U.S. Patent No. 5,830,345 discloses a process for producing a benzene-free gasoline blending material, by the use of a double-function catalyst. The catalyst can be prepared by the ion exchange of a pre-formed and precalcined zeolite material, with platinic ammonium nitrate. The catalyst is calcined at 350 ° C for 3 hours. It has now been found that the operation and alkylation reactions of the solid metal catalyst containing noble metal can be further improved if the calcination steps before and after the incorporation of the hydrogenation component - for example, steps b) and d ) mentioned below, are both driven in a specific temperature window of the catalyst.
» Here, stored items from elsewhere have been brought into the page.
**config.mk**
```make
export PLATFORM = sky130hd
export DESIGN_NAME = montexp
export DESIGN_NICKNAME = d
export VERILOG_FILES = /design/src/rtl/montexp.sv
export SDC_FILE = /design/constraint.sdc
export NUM_CORES = 2
export LEC_CHECK = 0
export ABC_CLOCK_PERIOD_IN_PS = 9300
export CAP_MARGIN = 15
export CORE_MARGIN = 3
export CORE_UTILIZATION = 58
export CTS_BUF_LIST = sky130_fd_sc_hd__clkbuf_16
export DETAILED_ROUTE_END_ITERATION = 12
export DONT_BUFFER_PORTS = 1
export PLACE_DENSITY = 0.74
export REMOVE_ABC_BUFFERS = 1
export SETUP_SLACK_MARGIN = 0.05
export SLEW_MARGIN = 10
export SYNTH_ARGS = -nofsm -noshare
export SYNTH_HDL_FRONTEND = slang
export SYNTH_SLANG_ARGS = --single-unit
```
**constraint.sdc**
```tcl
create_clock -name clk -period 9.3 [get_ports clk]
set_clock_uncertainty 0.1 [all_clocks]
set_input_delay 1.86 -clock clk [delete_from_list [all_inputs] [get_ports clk]]
set_output_delay 1.86 -clock clk [all_outputs]
set_load 0.005 [all_outputs]
```
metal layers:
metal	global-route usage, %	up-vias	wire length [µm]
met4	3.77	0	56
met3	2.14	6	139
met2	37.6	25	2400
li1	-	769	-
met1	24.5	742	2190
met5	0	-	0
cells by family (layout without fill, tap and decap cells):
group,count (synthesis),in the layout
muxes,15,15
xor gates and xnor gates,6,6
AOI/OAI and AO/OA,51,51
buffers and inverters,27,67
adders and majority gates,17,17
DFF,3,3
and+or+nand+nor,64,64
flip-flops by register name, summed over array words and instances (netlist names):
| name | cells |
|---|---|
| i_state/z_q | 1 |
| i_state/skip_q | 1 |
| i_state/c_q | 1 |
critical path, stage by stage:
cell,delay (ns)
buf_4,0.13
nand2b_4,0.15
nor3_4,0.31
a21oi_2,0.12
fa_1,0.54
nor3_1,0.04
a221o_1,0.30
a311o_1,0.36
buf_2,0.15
### src/rtl/sirq_pkg.sv
package sirq_pkg;

    localparam int NUM_SRC = 64;
    localparam int WORD_W  = 32;
    localparam int VEC_W   = $clog2(NUM_SRC);
    localparam int VEC_LSB = WORD_W - VEC_W;

    // Source 0 is reserved: it means "no interrupt" in the vector word.
    localparam logic [NUM_SRC-1:0] SRC_USED = {{(NUM_SRC-1){1'b1}}, 1'b0};

    typedef enum logic [2:0] {
        A_MASK_HI = 3'd0,
        A_MASK_LO = 3'd1,
        A_PEND_HI = 3'd2,
        A_PEND_LO = 3'd3,
        A_SENSE   = 3'd4,
        A_VECTOR  = 3'd5
    } reg_addr_e;

    typedef struct packed {
        logic       valid;
        logic       hi;
        logic [4:0] pos;
    } slot_t;

    // Fixed word/bit placement of each source.
    function automatic slot_t slot_of(input int s);
        slot_t r;
        r = '{valid: 1'b1, hi: 1'b0, pos: 5'd0};
        if (s <= 0 || s >= NUM_SRC) r.valid = 1'b0;
        else if (s <= 15) begin r.hi = 1'b0; r.pos = 5'(16 - s); end
        else if (s <= 18) begin r.hi = 1'b1; r.pos = 5'(18 - s); end
        else if (s <= 30) begin r.hi = 1'b1; r.pos = 5'(33 - s); end
        else if (s == 31) begin r.hi = 1'b1; r.pos = 5'd15;      end
        else if (s <= 47) begin r.hi = 1'b0; r.pos = 5'(63 - s); end
        else              begin r.hi = 1'b1; r.pos = 5'(s - 32); end
        return r;
    endfunction

    // Sense-select placement: external group and port group.
    function automatic logic has_sense(input int s);
        return (s >= 19 && s <= 25) || (s >= 48 && s <= 63);
    endfunction

    function automatic logic [4:0] sense_pos(input int s);
        if (s >= 19 && s <= 25) return 5'(33 - s);
        if (s >= 48 && s <= 63) return 5'(79 - s);
        return 5'd0;
    endfunction

    function automatic logic [WORD_W-1:0] sense_writable();
        logic [WORD_W-1:0] m;
        m = '0;
        for (int s = 0; s < NUM_SRC; s++)
            if (has_sense(s)) m[sense_pos(s)] = 1'b1;
        return m;
    endfunction

endpackage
The present invention therefore relates to a process for the preparation of a catalyst comprising the steps of: a) combining the particles of a solid acid selected from the group consisting of beta zeolite, MCM-22, MCM-36, mordenite , X-zeolites, Y-zeolites, and mixtures thereof, with a binder material to form a catalyst precursor, b) calcining the catalyst precursor at a temperature in the range of 400-575aC, c) impregnating the precursor of the catalyst. calcined catalyst, in a solution of a noble metal compound of group VIII, the solution also comprising NH4 + ions; and d) calcining the impregnated catalyst precursor obtained in step c), in air and / or inert gas, at a temperature in the range of 400 to 500 BC. As illustrated by the following examples, it is important that the temperature during the first and second calcination steps be in the claimed temperature window.
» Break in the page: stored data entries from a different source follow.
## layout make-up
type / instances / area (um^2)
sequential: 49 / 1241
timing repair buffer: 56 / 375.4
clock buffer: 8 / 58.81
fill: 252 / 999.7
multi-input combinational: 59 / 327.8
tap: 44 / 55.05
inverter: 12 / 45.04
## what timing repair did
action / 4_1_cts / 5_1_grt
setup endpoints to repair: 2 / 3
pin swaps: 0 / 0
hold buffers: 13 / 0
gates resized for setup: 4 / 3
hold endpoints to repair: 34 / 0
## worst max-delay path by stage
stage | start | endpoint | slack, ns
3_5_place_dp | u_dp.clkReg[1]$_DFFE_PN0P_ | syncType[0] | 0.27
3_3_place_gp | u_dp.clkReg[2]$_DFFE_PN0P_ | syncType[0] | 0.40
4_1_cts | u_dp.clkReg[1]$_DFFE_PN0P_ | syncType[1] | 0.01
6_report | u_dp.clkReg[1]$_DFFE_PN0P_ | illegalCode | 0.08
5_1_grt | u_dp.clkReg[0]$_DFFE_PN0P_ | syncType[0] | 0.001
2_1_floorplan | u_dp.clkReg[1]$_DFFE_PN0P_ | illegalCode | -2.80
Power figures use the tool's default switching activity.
[src/rtl/sram_datapath.sv]
module sram_datapath
  import sram_pkg::*;
#(
  parameter int ADDR_W = 8,
  parameter int COL_W  = 3
) (
  input  logic                 clk,
  input  logic                 rst_n,
  input  logic [ADDR_W-1:0]    addr,
  input  logic [DATA_W-1:0]    dataIn,
  input  ctrlStrobe_t          strobe,
  output logic [DATA_W-1:0]    dataOut,
  output logic [NUM_LANES-1:0] laneOe,
  output logic [1:0]           opStatus
);
  localparam int ROW_W    = ADDR_W - COL_W;
  localparam int NUM_ROWS = 1 << ROW_W;
  localparam int NUM_COLS = 1 << COL_W;

  logic [ROW_W-1:0] rowIdx;
  logic [COL_W-1:0] colIdx;

  assign rowIdx = addr[ADDR_W-1:COL_W];
  assign colIdx = addr[COL_W-1:0];

  for (genvar ln = 0; ln < NUM_LANES; ln++) begin : gLane
    logic [LANE_W-1:0] laneMem [NUM_ROWS][NUM_COLS];

    always_ff @(posedge clk) begin
      if (strobe.wrLane[ln])
        laneMem[rowIdx][colIdx] <= dataIn[ln*LANE_W +: LANE_W];
    end

    always_ff @(posedge clk or negedge rst_n) begin
      if (!rst_n) begin
        dataOut[ln*LANE_W +: LANE_W] <= '0;
        laneOe[ln]                   <= 1'b0;
      end else begin
        laneOe[ln] <= strobe.rdLane[ln];
        dataOut[ln*LANE_W +: LANE_W] <= strobe.rdLane[ln]
                                        ? laneMem[rowIdx][colIdx] : '0;
      end
    end
  end

  always_ff @(posedge clk or negedge rst_n) begin
    if (!rst_n) opStatus <= OP_STANDBY;
    else        opStatus <= strobe.op;
  end
endmodule
<file path="src/rtl/board_id_pkg.sv">
package board_id_pkg;

    typedef enum logic [1:0] {
        ST_EMPTY   = 2'd0,
        ST_HOLD    = 2'd1,
        ST_DRAINED = 2'd2
    } id_state_t;

    typedef enum logic [1:0] {
        MD_IDLE = 2'd0,
        MD_LOAD = 2'd1,
        MD_READ = 2'd2
    } id_mode_t;

    function automatic id_mode_t decode_mode(input logic en_a, input logic en_b);
        if (en_a && !en_b)
            return MD_LOAD;
        else if (!en_a && en_b)
            return MD_READ;
        else
            return MD_IDLE;
    endfunction

endpackage

</file>
<file path="src/rtl/strobe_sync.sv">
module strobe_sync #(
    parameter int STAGES = 2
) (
    input  logic clk,
    input  logic rst_n,
    input  logic strobe_n,
    output logic rise
);
    logic [STAGES:0] pipe;

    always_ff @(posedge clk or negedge rst_n) begin
        if (!rst_n)
            pipe <= '1;
        else
            pipe <= {pipe[STAGES-1:0], strobe_n};
    end

    assign rise = pipe[STAGES-1] & ~pipe[STAGES];

    // one completed pulse yields a single-cycle step
    a_r9_single_step: assert property (@(posedge clk) disable iff (!rst_n)
        rise |=> !rise);

endmodule

</file>
<file path="src/rtl/id_shift_fsm.sv">
module id_shift_fsm
    import board_id_pkg::*;
#(
    parameter int              WIDTH   = 8,
    parameter logic [WIDTH-1:0] ID_CODE = 8'hC2
) (
    input  logic clk,
    input  logic rst_n,
    input  logic step,
    input  logic card_reset,
    input  logic en_a,
    input  logic en_b,
    output logic serial_bit
);
    localparam int CW = $clog2(WIDTH + 1);

    id_state_t        state, state_n;
    logic [WIDTH-1:0] sreg, sreg_n;
    logic [CW-1:0]    cnt, cnt_n;
    id_mode_t         mode;
    logic             act;

    assign mode = decode_mode(en_a, en_b);
    assign act  = step && card_reset;

    always_ff @(posedge clk or negedge rst_n) begin
        if (!rst_n)
            state <= ST_EMPTY;
        else
            state <= state_n;
    end

    always_ff @(posedge clk or negedge rst_n) begin
        if (!rst_n) begin
            sreg <= '0;
            cnt  <= '0;
        end else begin
            sreg <= sreg_n;
            cnt  <= cnt_n;
        end
    end

    always_comb begin
        state_n = state;
        sreg_n  = sreg;
        cnt_n   = cnt;
        if (act && mode == MD_LOAD) begin
            state_n = ST_HOLD;
            sreg_n  = ID_CODE;
            cnt_n   = '0;
        end else if (act && mode == MD_READ) begin
            unique case (state)
                ST_EMPTY: begin
                    state_n = ST_EMPTY;
                end
                ST_HOLD: begin
                    sreg_n = sreg >> 1;
                    cnt_n  = cnt + 1'b1;
                    if (cnt == CW'(WIDTH - 1))
                        state_n = ST_DRAINED;
                end
                ST_DRAINED: begin
                    sreg_n = '0;
                end
                default: state_n = ST_EMPTY;
            endcase
        end
    end

    assign serial_bit = sreg[0];

    a_r1_load_code: assert property (@(posedge clk) disable iff (!rst_n)
        (step && card_reset && en_a && !en_b) |=> (sreg == ID_CODE));

    a_r3_shift_right: assert property (@(posedge clk) disable iff (!rst_n)
        (step && card_reset && !en_a && en_b && state == ST_HOLD)
            |=> (sreg == ($past(sreg) >> 1)));

    a_r4_drained_zero: assert property (@(posedge clk) disable iff (!rst_n)
        (state == ST_DRAINED) |-> (sreg == '0));

    a_r7_gated: assert property (@(posedge clk) disable iff (!rst_n)
        !card_reset |=> $stable(sreg));

    a_r8_idle_mode: assert property (@(posedge clk) disable iff (!rst_n)
        (en_a == en_b) |=> $stable(sreg));

    a_r10_count_bound: assert property (@(posedge clk) disable iff (!rst_n)
        cnt <= CW'(WIDTH));

endmodule

</file>
<file path="src/rtl/board_id_shifter.sv">
module board_id_shifter #(
    parameter int               WIDTH       = 8,
    parameter logic [WIDTH-1:0] ID_CODE     = 8'hC2,
    parameter int               SYNC_STAGES = 2
) (
    input  logic clk,
    input  logic rst_n,
    input  logic card_reset,
    input  logic strobe_n,
    input  logic cen_a,
    input  logic cen_b,
    input  logic present_n,
    output logic detect_n
);
    logic step;
    logic serial_bit;

    strobe_sync #(.STAGES(SYNC_STAGES)) u_sync (
        .clk      (clk),
        .rst_n    (rst_n),
        .strobe_n (strobe_n),
        .rise     (step)
    );

    id_shift_fsm #(.WIDTH(WIDTH), .ID_CODE(ID_CODE)) u_fsm (
        .clk        (clk),
        .rst_n      (rst_n),
        .step       (step),
        .card_reset (card_reset),
        .en_a       (cen_a),
        .en_b       (cen_b),
        .serial_bit (serial_bit)
    );

    assign detect_n = card_reset ? serial_bit : present_n;

    // outside identity mode the detect line is the card-present level
    a_r6_passthrough: assert property (@(posedge clk) disable iff (!rst_n)
        (!card_reset && !$past(card_reset)) |-> (detect_n == present_n));

endmodule

</file>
Particles containing the solid acid The particles containing the solid acid generally comprise a solid acid and a matrix material. Examples of suitable solid acids are zeolites such as zeolite beta, MCM-22, MCM-36, mordenite, X-zeolites and Y-zeolites, including HY-zeolites and USY-zeolites, non-zeolitic solid acids, such as silica-alumina , sulphated oxides such as sulfated oxides of zirconium, titanium, or tin, mixed oxides of zirconium, molybdenum, tungsten, phosphorus, etc., and chlorinated aluminum oxides or clays. Preferred solid acids are zeolites, including mordenite, beta zeolite, X-zeolites and Y-zeolites, the latter include H-Y-zeolites and USY-zeolites. Mixtures of solid acids can also be used.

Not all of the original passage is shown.